My husband works with a lot of members of the opposite sex.
One co-worker constantly chats with him regarding her personal life and things that happen at work. She does this with other "men" at work too. She is divorced with no children and is about 5-6 years younger than my husband. She is the type of woman that hugs everyone and needs a lot of attention. If someone confronts her that she is too touchy feely, she says, "I am sorry. I didn't mean it." She flirts with everyone and my husband just says, "she is like that to everyone." When I find emails from her to my husband, which are not work related, he sees nothing wrong with them because he said he is not interested. He knows I am upset with the situation, so he informed her to please keep it on a professional level and not personal level at work. No personal emails, etc. But, after he tells her this, she'll send an email stating that she is sorry and that she doesn't mean to upset anyone. Very frustrating. She knows exactly what she is doing. She even has gone to other male co-worker's homes for other things such as learning wood working, etc...and of course the wife isn't home. She is one of these woman who target on well established men who will take care of them. What do I do? I have discussed it with my husband and he said he has done everything he can and that she IS a co-worker that he has to deal with at work. I feel she knows exactly what she is doing to put doubt in our marriage and I think she has done it before with others. Help.


----------



## Loving Husband (Aug 3, 2009)

Hello peanut. If your husband really objects to it he can have sexual harrasment filed against her. I am not sure he wants to do that cause if others found out he might be laughed at. Remember in order for ou husband to cheat he has to want to.. If he has reassured you he has not interest and nothing else seems out of the ordinary. Then why worry??? Its tough cause anybody can chase after somebody else without any reason.. Good Luck..


----------



## nightshade (Mar 4, 2009)

Ask if your husband will change his email. If not, a lot of emails have a way to filter out and even automatically delete emails from a certain sender. See if he'll do that. Then, no more emails even if she's sending them. You're not going to be able to control her actions. 

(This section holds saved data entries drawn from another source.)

File: src/rtl/board_io_pkg.sv
// rtl/board_io_pkg.sv - shared constants and types for the board user-I/O blocks
package board_io_pkg;

  localparam int unsigned NUM_USER_IO             = 8;
  localparam int unsigned DEFAULT_DEBOUNCE_CYCLES = 1000000;

  typedef struct packed {
    logic                   overrun;
    logic [NUM_USER_IO-1:0] rise;
    logic [NUM_USER_IO-1:0] fall;
  } evt_bundle_t;

  typedef enum logic {
    EVT_IDLE = 1'b0,
    EVT_HELD = 1'b1
  } evt_state_e;

endpackage

File: src/rtl/debounce_bit.sv
// rtl/debounce_bit.sv - synchronizer, debounce counter and stable level for one input
// SW_DEBOUNCE_EN selects the counter; without it the synchronized level is taken each cycle.
module debounce_bit
  import board_io_pkg::*;
#(
  parameter int unsigned DEBOUNCE_CYCLES = DEFAULT_DEBOUNCE_CYCLES,
  parameter int unsigned SYNC_STAGES     = 2
) (
  input  logic aclk,
  input  logic aresetn,
  input  logic raw,
  output logic state,
  output logic rose,
  output logic fell
);

`ifdef SW_DEBOUNCE_EN
  localparam bit USE_DEBOUNCE = 1'b1;
`else
  localparam bit USE_DEBOUNCE = 1'b0;
`endif

  logic [SYNC_STAGES-1:0] r_sync;
  logic                   r_state;
  logic                   w_sync;
  logic                   w_mismatch;
  logic                   w_toggle;

  always_ff @(posedge aclk) begin
    if (!aresetn) begin
      r_sync <= '0;
    end else begin
      r_sync <= {r_sync[SYNC_STAGES-2:0], raw};
    end
  end

  assign w_sync     = r_sync[SYNC_STAGES-1];
  assign w_mismatch = (w_sync != r_state);

  if (USE_DEBOUNCE && (DEBOUNCE_CYCLES > 1)) begin : g_counter
    localparam int unsigned     CW   = $clog2(DEBOUNCE_CYCLES);
    localparam logic [CW-1:0]   LAST = CW'(DEBOUNCE_CYCLES - 1);
    logic [CW-1:0] r_cnt;

    // Any return to equality, or an accepted toggle, restarts the count.
    always_ff @(posedge aclk) begin
      if (!aresetn) begin
        r_cnt <= '0;
      end else if (w_mismatch && (r_cnt != LAST)) begin
        r_cnt <= r_cnt + CW'(1);
      end else begin
        r_cnt <= '0;
      end
    end

    assign w_toggle = w_mismatch && (r_cnt == LAST);
  end else begin : g_direct
    assign w_toggle = w_mismatch;
  end

  always_ff @(posedge aclk) begin
    if (!aresetn) begin
      r_state <= 1'b0;
    end else if (w_toggle) begin
      r_state <= ~r_state;
    end
  end

  assign state = r_state;
  assign rose  = w_toggle & ~r_state;
  assign fell  = w_toggle & r_state;

endmodule

File: src/rtl/debounced_inputs_8bits.sv
// rtl/debounced_inputs_8bits.sv - eight debounced switch inputs with coalescing edge-event handshake
// SW_DEBOUNCE_EN enables the per-bit debounce counters.
module debounced_inputs_8bits
  import board_io_pkg::*;
#(
  parameter int unsigned DEBOUNCE_CYCLES = DEFAULT_DEBOUNCE_CYCLES,
  parameter int unsigned SYNC_STAGES     = 2
) (
  input  logic                   aclk,
  input  logic                   aresetn,
  input  logic [NUM_USER_IO-1:0] sw_input,
  output logic [NUM_USER_IO-1:0] sw_state,
  output logic                   evt_valid,
  input  logic                   evt_ready,
  output logic [NUM_USER_IO-1:0] evt_rise,
  output logic [NUM_USER_IO-1:0] evt_fall,
  output logic                   evt_overrun
);

  logic [NUM_USER_IO-1:0] w_new_rise;
  logic [NUM_USER_IO-1:0] w_new_fall;
  logic                   w_new_any;
  evt_state_e             r_evt_state;
  evt_state_e             w_evt_state_nxt;
  evt_bundle_t            r_evt;
  evt_bundle_t            w_evt_nxt;

  for (genvar gi = 0; gi < NUM_USER_IO; gi++) begin : g_bit
    debounce_bit #(
      .DEBOUNCE_CYCLES(DEBOUNCE_CYCLES),
      .SYNC_STAGES    (SYNC_STAGES)
    ) u_bit (
      .aclk   (aclk),
      .aresetn(aresetn),
      .raw    (sw_input[gi]),
      .state  (sw_state[gi]),
      .rose   (w_new_rise[gi]),
      .fell   (w_new_fall[gi])
    );
  end

  assign w_new_any = |(w_new_rise | w_new_fall);

  always_ff @(posedge aclk) begin
    if (!aresetn) begin
      r_evt_state <= EVT_IDLE;
      r_evt       <= '0;
    end else begin
      r_evt_state <= w_evt_state_nxt;
      r_evt       <= w_evt_nxt;
    end
  end

  // A free register (idle, or accepted this cycle) takes fresh edges; a stalled one accumulates.
  always_comb begin
    w_evt_state_nxt = r_evt_state;
    w_evt_nxt       = r_evt;
    if ((r_evt_state == EVT_IDLE) || evt_ready) begin
      if (w_new_any) begin
        w_evt_state_nxt = EVT_HELD;
        w_evt_nxt       = '{overrun: 1'b0, rise: w_new_rise, fall: w_new_fall};
      end else if (r_evt_state == EVT_HELD) begin
        w_evt_state_nxt = EVT_IDLE;
        w_evt_nxt.rise  = '0;
        w_evt_nxt.fall  = '0;
      end
    end else begin
      w_evt_nxt.rise    = r_evt.rise | w_new_rise;
      w_evt_nxt.fall    = r_evt.fall | w_new_fall;
      w_evt_nxt.overrun = r_evt.overrun |
                          (|((w_new_rise | w_new_fall) & (r_evt.rise | r_evt.fall)));
    end
  end

  always_comb begin
    evt_valid   = (r_evt_state == EVT_HELD);
    evt_rise    = r_evt.rise;
    evt_fall    = r_evt.fall;
    evt_overrun = r_evt.overrun;
  end

endmodule

File: config.mk
export PLATFORM = sky130hd
export DESIGN_NAME = debounced_inputs_8bits
export DESIGN_NICKNAME = d
export VERILOG_FILES = /design/src/rtl/board_io_pkg.sv /design/src/rtl/debounce_bit.sv /design/src/rtl/debounced_inputs_8bits.sv
export SDC_FILE = /design/constraint.sdc
export NUM_CORES = 1
export LEC_CHECK = 0
export BUFFER_PORTS_ARGS = -buffer_cell sky130_fd_sc_hd__buf_2
export CORE_ASPECT_RATIO = 1.75
export CORE_MARGIN = 2
export CORE_UTILIZATION = 55
export CTS_BUF_LIST = sky130_fd_sc_hd__clkbuf_8
export DETAILED_ROUTE_END_ITERATION = 8
export PLACE_DENSITY = 0.81
export RECOVER_POWER = 25
export SYNTH_ARGS = -nofsm -noshare
export SYNTH_HDL_FRONTEND = slang
export SYNTH_SLANG_ARGS = --single-unit
File: constraint.sdc
create_clock -name aclk -period 2.3 [get_ports aclk]
set_input_delay 0.23 -clock aclk [delete_from_list [all_inputs] [get_ports aclk]]
set_output_delay 0.23 -clock aclk [all_outputs]
set_load 0.01 [all_outputs]
# [Yosys cells after proc, flatten, opt, wreduce, memory -nomap -nowiden]
# Cells that the tools add are included.
[word_totals] ff_bits=42 out_inout_bits=26 elab_cells=69
[classes] eq_ne=10 n_mux=5 n_bitwise=31 n_reduce_logical=3
[op_table] op="2-to-1 mux 16 bit" count=2
[op_table] op="OR 8 bit" count=4
[op_table] op="2-to-1 mux 17 bit" count=1
[op_table] op="bitwise AND 1 bit" count=16
[op_table] op="OR reduction 8 bit" count=2
[op_table] op="inverter 1 bit" count=9
[op_table] op="bitwise AND 8 bit" count=1
[op_table] op="!= test 1 bit" count=8
[op_table] op="!= test 3 bit (second input constant)" count=1
[op_table] op="2-to-1 mux 1 bit" count=2
[op_table] op="!= test 2 bit (second input constant)" count=1
[op_table] op="logical OR 1 bit" count=1
[op_table] op="OR 1 bit" count=1

# [Longest topological paths before layout]
[logic_depth] ltp_word=7 mapped_depth=7 ltp_nobuf=6

# [Hierarchy]
# From an unflattened synthesis, not the netlist that was laid out.
[hier_totals] cells_unflattened=181 hier_area_um2=1773.0
[modules_own_cells] mod="debounce_bit" n_inst=8 cells_per_inst=11 area_each_um2=120.1 seq_area_each_um2=60.1
[modules_own_cells] mod="debounced_inputs_8bits" n_inst=1 cells_per_inst=93 area_each_um2=812.0 seq_area_each_um2=360.3

# [Worst setup path before layout]
# OpenSTA, ideal clock, no wires.
[synth_timing] kind="register to register" start="register g_bit[4].u_bit.r_sync[1]" end="register r_evt (netlist bit evt_fall[3])" setup_ps=59 t_arrival_ps=1679 t_required_ps=2241 setup_slack_ps=563 path_stages_with_launch=8 synth_period_minus_slack_ps=1737 path_cell_list="dfxtp_1 inv_1 ha_1 nand4_1 or3_4 a21oi_4 buf_6 a22o_2"
[synth_via] elab_chain_len=6
[synth_lines] item="from (decl)" line="debounce_bit.sv:23" text="logic [SYNC_STAGES-1:0] r_sync;"
[synth_lines] item="from (signal assigned)" line="debounce_bit.sv:33" text="r_sync <= {r_sync[SYNC_STAGES-2:0], raw};"
[synth_lines] item="!= test 1 bit *" line="debounce_bit.sv:38" text="assign w_mismatch = (w_sync != r_state);"
[synth_lines] item="bitwise AND 1 bit, on equally long branches" line="debounce_bit.sv:70, debounce_bit.sv:71"
[synth_lines] item="OR 8 bit *" line="debounced_inputs_8bits.sv:42" text="assign w_new_any = |(w_new_rise | w_new_fall);"
[synth_lines] item="OR reduction 8 bit *" line="debounced_inputs_8bits.sv:42"
[synth_lines] item="2-to-1 mux 16 bit" line="debounced_inputs_8bits.sv:59" text="if (w_new_any) begin"
[synth_lines] item="2-to-1 mux 17 bit" line="debounced_inputs_8bits.sv:58" text="if ((r_evt_state == EVT_IDLE) || evt_ready) begin"
[synth_lines] item="to (signal assigned)" line="debounced_inputs_8bits.sv:50" text="r_evt <= w_evt_nxt;"
[synth_lines] item="to (decl)" line="debounced_inputs_8bits.sv:25" text="evt_bundle_t r_evt;"
# Every way passes the cells marked *; elsewhere a longest branch is shown, timed or not.
# A chain may end at the register's enable or synchronous reset.

# [Worst setup path in the final report]
# Ends and elaborated chain as after synthesis.

==> run metrics <==
outcome completed; vias in the first global route 1,172; gpl congestion approximately 0.86; ys flop type dfxtp_1; Leakage 0.9141 nW; Post-Syn Area 0.001680 mm^2; clock latency on the worst-skew pair ~300 ps; HP Class in -> reg; max_slew headroom 0.5857; diode count 0; GRT Overall Usage 0.1936; FFs w/ async S/R, synth 0; Filler Cells Inserted about 240; register area around 840 um^2; Vias/cell about 5.3; final setup violation count 0; commonest cells after routing, fill and taps aside 42 x dfxtp_1, 34 x buf_2, 21 x nor2_1; number of synthesized flops with an enable pin 0; reg-to-reg slack, setup around 270 ps; Clock Skews 11.28 ps; r2r worst-path depth 6; VDD IR-drop max approximately 0.74 mV; die width roughly 46 um; GR Overflow Total 0; Post-CTS Hold Buffers 0; vias post-DR ~1.2k; WP data required about 2500 ps; hold path start sw_input[6]; minimum clock period after layout about 2000 ps; Tcrit/Tclk final 0.8823; Max Cap Viol 0; synth warn 0; Final #Nets 219; Startpoint Class flip-flop; Hold EP g_bit[6].u_bit.r_sync[0]; Setup CP Type reg -> reg; largest net degree at the start of global routing 18; WP data arrival between 2000 and 2500 ps; Final Hold Fails 0; post-CTS sizing 0; core area just under 0.003 mm^2; Syn Area/Cell about 11 um^2; Fin Hold WS ~140 ps; initial antenna violation count 0; drt first pass iters 5; post-synthesis to final-layout area growth 16.46%; Vert. Die Dim ~77 um; Yosys reg bits 42; HPWL Detailed between 2000 and 2500 um; DRC 0; Avg WL per Cell 13.77 um; Root Buffer clkbuf_8; first-pass GRT wire length about 4900 um; Sum Neg Setup Slack 0 ps; Synth Net Count between 150 and 200; clk sink count between 40 and 50; commonest non-fill, non-tap cell in the layout dfxtp_1; clk buf depth 2; Worst-Margin Slew 619.2 ps; share of layout cells above drive strength 1 0.2746; Initial Util 0.5739; Power Density about 1100 mW/mm^2; Max Transition Viols Final 0; Crit. End Element flip-flop; Post-DRT Antenna Nets 0; Post-CTS Setup Inserts 0; DRT iter0 DRCs 20; CTS Buf Count 5; final WL slightly above 3000 um; Site Rows 26; synthesized instance count 160; clock slew at reported path FFs around 80 ps; FF-to-FF End evt_fall[3]; buffers added on ports 36; hold depth 2; count of cell types in the netlist 22; worst r2r src g_bit[4].u_bit.r_sync[1]; htree depth 2; area of the multi-input gates ~700 um^2; worst-path fanout max 16; Fmax 0.4928 GHz; I/O Pins 37; sequential area share after synthesis 0.5004; Die ar. 0.003531 mm^2; RSZ-0062 raised after global routing false; CTS tree yes
-- layer usage --
layer	global-route usage	part of all wire
met1	0.1731	0.36
met3	0.05882	0.056
met2	0.3437	0.56
met5	0	0
met4	0.1229	0.022
-- per-stage QoR --
| stage | instances | worst slack (ps) | total power, mW | util | area (um^2) |
|---|---|---|---|---|---|
| 6_report | 221 | 270.7 | 2.173 | 0.6684 | 1957 |
| 5_1_grt | 221 | 176.5 | 2.308 | 0.6684 | 1957 |
| 4_1_cts | 221 | 267.1 | 2.198 | 0.6692 | 1959 |
| 3_3_place_gp | 213 | 407.3 | 1.444 | 0.6205 | 1817 |
| 2_1_floorplan | 160 | 562.9 | 1.361 | - | 1680 |
| 3_5_place_dp | 213 | 295.5 | 1.483 | 0.6205 | 1817 |
-- kinds of logic (layout without fill, tap and decap cells) --
group	after synthesis	in the layout	synth area share
AOI/OAI and AO/OA	22	22	0.1206
xor gates and xnor gates	8	8	0.04170
and+or+nand+nor	44	44	0.1333
adders and majority gates	16	16	0.1191
DFF	42	42	0.5004
buffers and inverters	28	61	0.08488
-- synthesized netlist by cell type, types with 2 or more instances --
cell,instances,area [um^2]
o22ai_1,3,18.77
buf_4,8,60.06
inv_1,17,63.81
ha_1,16,200.2
a22o_2,8,80.08
dfxtp_1,42,840.8
nor2_1,21,78.83
a22o_1,8,70.07
and2_1,16,100.1
xor2_1,8,70.07
nand4_1,2,12.51
-- state kept, by name (all words and copies together), names as in the netlist --
name                flops
g_bit.u_bit.r_sync     16
g_bit.u_bit.state       8
evt_valid               1
evt_rise                8
evt_fall                8
evt_overrun             1
-- worst max-delay path, stage by stage, from the launching register on --
cell	delay, ps
dfxtp_1	350
inv_1	50
ha_1	340
nand4_1	170
or3_4	410
a21oi_4	410
a22o_2	230
-- how the worst max path moves through the flow --
stage / from / endpoint / cells past startpoint
after floorplan: g_bit[4].u_bit.r_sync[1] / evt_fall[3] / 7
after global placement: g_bit[4].u_bit.r_sync[1] / evt_fall[5] / 6
after detailed placement: g_bit[4].u_bit.r_sync[1] / evt_fall[3] / 6
after CTS: g_bit[4].u_bit.r_sync[1] / evt_fall[3] / 6
after global routing: g_bit[2].u_bit.r_sync[1] / evt_fall[3] / 6
final: g_bit[4].u_bit.r_sync[1] / evt_fall[3] / 6
-- power by group --
group | switching [mW] | total [mW] | internal, mW
Sequential | 0.0944 | 0.928 | 0.834
Combinational | 0.302 | 0.540 | 0.237
Clock | 0.243 | 0.706 | 0.463
-- layout make-up --
type	count	area share
tap	28	0.01790
multi-input combinational	90	0.3561
sequential	42	0.4297
clock buffer	6	0.04220
inverter	17	0.03261
timing repair buffer	36	0.09079
clock inverter	2	0.03069
Power figures use the tool's default switching activity.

If she asks your H why he hasn't mentioned or replied he could just say "I'm sorry. I'm no longer accepting personal emails from co-workers."


----------



## peanut (Aug 4, 2009)

Thanks. He can't change his work email and that is where the emails are being sent to. There are no causes at home that would make him wander, so I am not worried about it. Hubby really is oblivious to the fact that she is attracted to him. He said he is not attracted to her, so that is all that matters and that he loves only ME. It is just frustrating that women or men, for that matter, try to latch on to married people. I honestly understand why this woman is divorced...she is definately unstable and needs lots of attention. She is like the woman in the movie with Michael Douglass that stalks him...
He really won't do sexual harrassment, but I think he might consider it if she doesn't let up.


----------



## nightshade (Mar 4, 2009)

I don't really think you've got too much to worry about.  I'm sure she'll tire and find a new mark.


----------



## Sandy55 (Jun 3, 2009)

Your DH must file charges.  Request he do this.

Women who do this in the workplace make it difficult for the professional women in the workplace to be taken seriously! Women like this are low life and I've seen plenty of them, and having been in a male dominated workplace, I wish more men WOULD file charges. Men need to do this! (Listening guys???) It would make wives at home less uneasy when their dh works with lots of women.

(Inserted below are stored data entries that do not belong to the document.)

### config.mk
export PLATFORM = sky130hd
export DESIGN_NAME = square_wave_gen
export DESIGN_NICKNAME = d
export VERILOG_FILES = /design/src/rtl/square_wave_gen.sv
export SDC_FILE = /design/constraint.sdc
export NUM_CORES = 1
export LEC_CHECK = 0
export CAP_MARGIN = 20
export CORE_MARGIN = 1.5
export CORE_UTILIZATION = 25
export CTS_CLUSTER_DIAMETER = 100
export CTS_CLUSTER_SIZE = 30
export DETAILED_ROUTE_END_ITERATION = 10
export PLACE_DENSITY_LB_ADDON = 0.08
export REMOVE_ABC_BUFFERS = 1
export SLEW_MARGIN = 30
export SYNTH_ARGS = -nofsm -noshare
export SYNTH_HDL_FRONTEND = slang
export SYNTH_SLANG_ARGS = --single-unit
export TNS_END_PERCENT = 50
### constraint.sdc
create_clock -name clk -period 6.3 [get_ports clk]
set_input_delay 1.26 -clock clk [delete_from_list [all_inputs] [get_ports clk]]
set_output_delay 1.26 -clock clk [all_outputs]
set_load 0.01 [all_outputs]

Be nice, reasonable. Then if he does NOT files the charges, saying he is "afraid" or worried about being laughed at, say you will do it FOR him, and enlist a couple other wives for support.

Good luck, let us know how it turns out.

Show your dh this thread....I was a supervisor of MEN in the military...PLEASE report her.


----------



## peanut (Aug 4, 2009)

Thanks you all for the advice. 
New things in the mix now are that rumors are going around his work that the two of them are together. His secretary said that people have come up to her asking and she has told them no. I confronted H about it and he says that nothing is going on and that he can't stop the rumors. He said the people that know him, know he would not do that and that is all that matters.
I just ask...how did this all come about? Why did the rumors start? They don't work that closely, so how did this all begin? I do not think he has had an affair, but I do think he progressed the relationship from co-worker to friend and maybe got more than he expected? I am just sad...he said he is tired of speaking about it and doesn't want to keep hearing about it every day when nothing is going on.


----------



## preso (May 1, 2009)

If she is really good looking, she has been doing that and getting away with it for years...
Most men will not file a suit if the woman rubbing on him is good looking or has an incredible body.


----------



## Sandy55 (Jun 3, 2009)

preso said:


> If she is really good looking, she has been doing that and getting away with it for years...
> Most men will not file a suit if the woman rubbing on him is good looking or has an incredible body.


Bingo. :iagree:

Your dh needs to insulate himself from this home wrecker. He can insulate himself with YOU and his direct talk with his employer.

Does he answer the personal emails. I would be more interested in what he does in return. 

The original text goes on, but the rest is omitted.